* Work request: All records should be written out again exactly.
========================
**src/rtl/spi_pkg.sv**
```systemverilog
// Shared types for the multi-mode SPI master: FSM states, latched mode bits
// and the smallest half-period that still samples miso reliably.
package spi_pkg;

  typedef enum logic [2:0] {IDLE, SETUP, SHIFT, HOLD, GAP} state_t;

  typedef struct packed {
    logic cpol;
    logic cpha;
    logic lsb_first;
  } mode_t;

  // miso crosses a 2-flop synchronizer, so a half-period shorter than this
  // samples stale data.
  localparam int MIN_DIV = 3;

endpackage

```
**src/rtl/spi_halfper_timer.sv**
```systemverilog
// Half-period timer: counts clk cycles and pulses tick on the d-th cycle,
// then restarts. Held at zero while clear is high.
module spi_halfper_timer #(
  parameter int DIV_W = 16
) (
  input  logic             clk,
  input  logic             rst,
  input  logic             clear,
  input  logic [DIV_W-1:0] d,
  output logic             tick
);

  logic [DIV_W-1:0] cnt;

  assign tick = !clear && (cnt == d - DIV_W'(1));

  always_ff @(posedge clk) begin
    if (rst || clear || tick) cnt <= '0;
    else                      cnt <= cnt + DIV_W'(1);
  end

endmodule

```
**src/rtl/spi_master_mc.sv**
```systemverilog
// Parametrised SPI master: all four CPOL/CPHA modes, runtime divider,
// variable length, MSB/LSB-first and one-hot chip selects.
import spi_pkg::*;

module spi_master_mc #(
  parameter int DATA_W = 32,
  parameter int NUM_CS = 4,
  parameter int DIV_W  = 16,
  parameter int LEN_W  = $clog2(DATA_W) + 1,
  parameter int SEL_W  = (NUM_CS > 1) ? $clog2(NUM_CS) : 1
) (
  input  logic              clk,
  input  logic              rst,
  input  logic              start,
  input  logic              cpol,
  input  logic              cpha,
  input  logic              lsb_first,
  input  logic [SEL_W-1:0]  cs_sel,
  input  logic [LEN_W-1:0]  len,
  input  logic [DIV_W-1:0]  div,
  input  logic [DATA_W-1:0] tx_data,
  input  logic              miso,
  output logic [DATA_W-1:0] rx_data,
  output logic              busy,
  output logic              done,
  output logic              sck,
  output logic              mosi,
  output logic [NUM_CS-1:0] cs_n
);

  localparam int IDX_W = $clog2(DATA_W);

  state_t            state_q, state_d;
  mode_t             mode_q;
  logic [LEN_W-1:0]  l_q, bit_cnt, l_in;
  logic [LEN_W:0]    edge_cnt;
  logic [DIV_W-1:0]  d_q, d_in;
  logic [DATA_W-1:0] tx_q, rx_shift;
  logic [NUM_CS-1:0] cs_init;
  logic [IDX_W-1:0]  first_pos;
  logic              miso_s1, miso_s2;
  logic              tick, accept, edge_now, hold_done, sample_now;

  spi_halfper_timer #(.DIV_W(DIV_W)) u_timer (
    .clk   (clk),
    .rst   (rst),
    .clear (state_q == IDLE),
    .d     (d_q),
    .tick  (tick)
  );

  // Clamped transfer parameters and chip-select pattern, taken from the inputs at accept.
  always_comb begin
    l_in      = ((len == '0) || (len > LEN_W'(DATA_W))) ? LEN_W'(DATA_W) : len;
    d_in      = (div == '0) ? DIV_W'(1) : div;
    first_pos = lsb_first ? '0 : IDX_W'(l_in - LEN_W'(1));
    cs_init   = '1;
    for (int i = 0; i < NUM_CS; i++) cs_init[i] = (SEL_W'(i) != cs_sel);
  end

  // Bit k of the transfer maps to this word position in both tx and rx.
  function automatic logic [IDX_W-1:0] bit_pos(input logic [LEN_W-1:0] k);
    return mode_q.lsb_first ? IDX_W'(k) : IDX_W'(l_q - k - LEN_W'(1));
  endfunction

  always_ff @(posedge clk) begin
    if (rst) state_q <= IDLE;
    else     state_q <= state_d;
  end

  // The first SCK edge leaves SETUP; SHIFT then spends one more half-period after the last edge.
  always_comb begin
    state_d   = state_q;
    accept    = 1'b0;
    edge_now  = 1'b0;
    hold_done = 1'b0;
    unique case (state_q)
      IDLE:  if (start) begin accept = 1'b1; state_d = SETUP; end
      SETUP: if (tick) begin edge_now = 1'b1; state_d = SHIFT; end
      SHIFT: if (tick) begin
               if (edge_cnt == {l_q, 1'b0}) state_d = HOLD;
               else                         edge_now = 1'b1;
             end
      HOLD:  if (tick) begin hold_done = 1'b1; state_d = GAP; end
      GAP:   if (tick) state_d = IDLE;
      default: state_d = IDLE;
    endcase
  end

  assign busy       = (state_q != IDLE);
  assign sample_now = edge_now && (~edge_cnt[0] ^ mode_q.cpha);

  always_ff @(posedge clk) begin
    if (rst) begin
      sck      <= 1'b0;
      mosi     <= 1'b0;
      cs_n     <= '1;
      done     <= 1'b0;
      rx_data  <= '0;
      rx_shift <= '0;
      tx_q     <= '0;
      mode_q   <= '0;
      l_q      <= '0;
      d_q      <= DIV_W'(1);
      bit_cnt  <= '0;
      edge_cnt <= '0;
      miso_s1  <= 1'b0;
      miso_s2  <= 1'b0;
    end else begin
      miso_s1 <= miso;
      miso_s2 <= miso_s1;
      done    <= hold_done;
      if (state_q == IDLE) sck <= cpol;
      if (state_q == HOLD) sck <= mode_q.cpol;
      if (accept) begin
        mode_q   <= '{cpol: cpol, cpha: cpha, lsb_first: lsb_first};
        l_q      <= l_in;
        d_q      <= d_in;
        tx_q     <= tx_data;
        cs_n     <= cs_init;
        bit_cnt  <= '0;
        edge_cnt <= '0;
        rx_shift <= '0;
        if (!cpha) mosi <= tx_data[first_pos];
      end
      if (edge_now) begin
        sck      <= ~sck;
        edge_cnt <= edge_cnt + (LEN_W+1)'(1);
        if (sample_now) begin
          rx_shift[bit_pos(bit_cnt)] <= miso_s2;
          if (mode_q.cpha) bit_cnt <= bit_cnt + LEN_W'(1);
        end else if (mode_q.cpha) begin
          mosi <= tx_q[bit_pos(bit_cnt)];
        end else if (bit_cnt != l_q - LEN_W'(1)) begin
          bit_cnt <= bit_cnt + LEN_W'(1);
          mosi    <= tx_q[bit_pos(bit_cnt + LEN_W'(1))];
        end
      end
      if (hold_done) begin
        cs_n    <= '1;
        rx_data <= rx_shift;
      end
    end
  end

endmodule

```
========================
* Solution for this exercise:
**src/rtl/spi_pkg.sv**
```systemverilog
// Shared types for the multi-mode SPI master: FSM states, latched mode bits
// and the smallest half-period that still samples miso reliably.
package spi_pkg;

  typedef enum logic [2:0] {IDLE, SETUP, SHIFT, HOLD, GAP} state_t;

  typedef struct packed {
    logic cpol;
    logic cpha;
    logic lsb_first;
  } mode_t;

  // miso crosses a 2-flop synchronizer, so a half-period shorter than this
  // samples stale data.
  localparam int MIN_DIV = 3;

endpackage

```
**src/rtl/spi_halfper_timer.sv**
```systemverilog
// Half-period timer: counts clk cycles and pulses tick on the d-th cycle,
// then restarts. Held at zero while clear is high.
module spi_halfper_timer #(
  parameter int DIV_W = 16
) (
  input  logic             clk,
  input  logic             rst,
  input  logic             clear,
  input  logic [DIV_W-1:0] d,
  output logic             tick
);

  logic [DIV_W-1:0] cnt;

  assign tick = !clear && (cnt == d - DIV_W'(1));

  always_ff @(posedge clk) begin
    if (rst || clear || tick) cnt <= '0;
    else                      cnt <= cnt + DIV_W'(1);
  end

endmodule

```
**src/rtl/spi_master_mc.sv**
```systemverilog
// Parametrised SPI master: all four CPOL/CPHA modes, runtime divider,
// variable length, MSB/LSB-first and one-hot chip selects.
import spi_pkg::*;

module spi_master_mc #(
  parameter int DATA_W = 32,
  parameter int NUM_CS = 4,
  parameter int DIV_W  = 16,
  parameter int LEN_W  = $clog2(DATA_W) + 1,
  parameter int SEL_W  = (NUM_CS > 1) ? $clog2(NUM_CS) : 1
) (
  input  logic              clk,
  input  logic              rst,
  input  logic              start,
  input  logic              cpol,
  input  logic              cpha,
  input  logic              lsb_first,
  input  logic [SEL_W-1:0]  cs_sel,
  input  logic [LEN_W-1:0]  len,
  input  logic [DIV_W-1:0]  div,
  input  logic [DATA_W-1:0] tx_data,
  input  logic              miso,
  output logic [DATA_W-1:0] rx_data,
  output logic              busy,
  output logic              done,
  output logic              sck,
  output logic              mosi,
  output logic [NUM_CS-1:0] cs_n
);

  localparam int IDX_W = $clog2(DATA_W);

  state_t            state_q, state_d;
  mode_t             mode_q;
  logic [LEN_W-1:0]  l_q, bit_cnt, l_in;
  logic [LEN_W:0]    edge_cnt;
  logic [DIV_W-1:0]  d_q, d_in;
  logic [DATA_W-1:0] tx_q, rx_shift;
  logic [NUM_CS-1:0] cs_init;
  logic [IDX_W-1:0]  first_pos;
  logic              miso_s1, miso_s2;
  logic              tick, accept, edge_now, hold_done, sample_now;

  spi_halfper_timer #(.DIV_W(DIV_W)) u_timer (
    .clk   (clk),
    .rst   (rst),
    .clear (state_q == IDLE),
    .d     (d_q),
    .tick  (tick)
  );

  // Clamped transfer parameters and chip-select pattern, taken from the inputs at accept.
  always_comb begin
    l_in      = ((len == '0) || (len > LEN_W'(DATA_W))) ? LEN_W'(DATA_W) : len;
    d_in      = (div == '0) ? DIV_W'(1) : div;
    first_pos = lsb_first ? '0 : IDX_W'(l_in - LEN_W'(1));
    cs_init   = '1;
    for (int i = 0; i < NUM_CS; i++) cs_init[i] = (SEL_W'(i) != cs_sel);
  end

  // Bit k of the transfer maps to this word position in both tx and rx.
  function automatic logic [IDX_W-1:0] bit_pos(input logic [LEN_W-1:0] k);
    return mode_q.lsb_first ? IDX_W'(k) : IDX_W'(l_q - k - LEN_W'(1));
  endfunction

  always_ff @(posedge clk) begin
    if (rst) state_q <= IDLE;
    else     state_q <= state_d;
  end

  // The first SCK edge leaves SETUP; SHIFT then spends one more half-period after the last edge.
  always_comb begin
    state_d   = state_q;
    accept    = 1'b0;
    edge_now  = 1'b0;
    hold_done = 1'b0;
    unique case (state_q)
      IDLE:  if (start) begin accept = 1'b1; state_d = SETUP; end
      SETUP: if (tick) begin edge_now = 1'b1; state_d = SHIFT; end
      SHIFT: if (tick) begin
               if (edge_cnt == {l_q, 1'b0}) state_d = HOLD;
               else                         edge_now = 1'b1;
             end
      HOLD:  if (tick) begin hold_done = 1'b1; state_d = GAP; end
      GAP:   if (tick) state_d = IDLE;
      default: state_d = IDLE;
    endcase
  end

  assign busy       = (state_q != IDLE);
  assign sample_now = edge_now && (~edge_cnt[0] ^ mode_q.cpha);

  always_ff @(posedge clk) begin
    if (rst) begin
      sck      <= 1'b0;
      mosi     <= 1'b0;
      cs_n     <= '1;
      done     <= 1'b0;
      rx_data  <= '0;
      rx_shift <= '0;
      tx_q     <= '0;
      mode_q   <= '0;
      l_q      <= '0;
      d_q      <= DIV_W'(1);
      bit_cnt  <= '0;
      edge_cnt <= '0;
      miso_s1  <= 1'b0;
      miso_s2  <= 1'b0;
    end else begin
      miso_s1 <= miso;
      miso_s2 <= miso_s1;
      done    <= hold_done;
      if (state_q == IDLE) sck <= cpol;
      if (state_q == HOLD) sck <= mode_q.cpol;
      if (accept) begin
        mode_q   <= '{cpol: cpol, cpha: cpha, lsb_first: lsb_first};
        l_q      <= l_in;
        d_q      <= d_in;
        tx_q     <= tx_data;
        cs_n     <= cs_init;
        bit_cnt  <= '0;
        edge_cnt <= '0;
        rx_shift <= '0;
        if (!cpha) mosi <= tx_data[first_pos];
      end
      if (edge_now) begin
        sck      <= ~sck;
        edge_cnt <= edge_cnt + (LEN_W+1)'(1);
        if (sample_now) begin
          rx_shift[bit_pos(bit_cnt)] <= miso_s2;
          if (mode_q.cpha) bit_cnt <= bit_cnt + LEN_W'(1);
        end else if (mode_q.cpha) begin
          mosi <= tx_q[bit_pos(bit_cnt)];
        end else if (bit_cnt != l_q - LEN_W'(1)) begin
          bit_cnt <= bit_cnt + LEN_W'(1);
          mosi    <= tx_q[bit_pos(bit_cnt + LEN_W'(1))];
        end
      end
      if (hold_done) begin
        cs_n    <= '1;
        rx_data <= rx_shift;
      end
    end
  end

endmodule

```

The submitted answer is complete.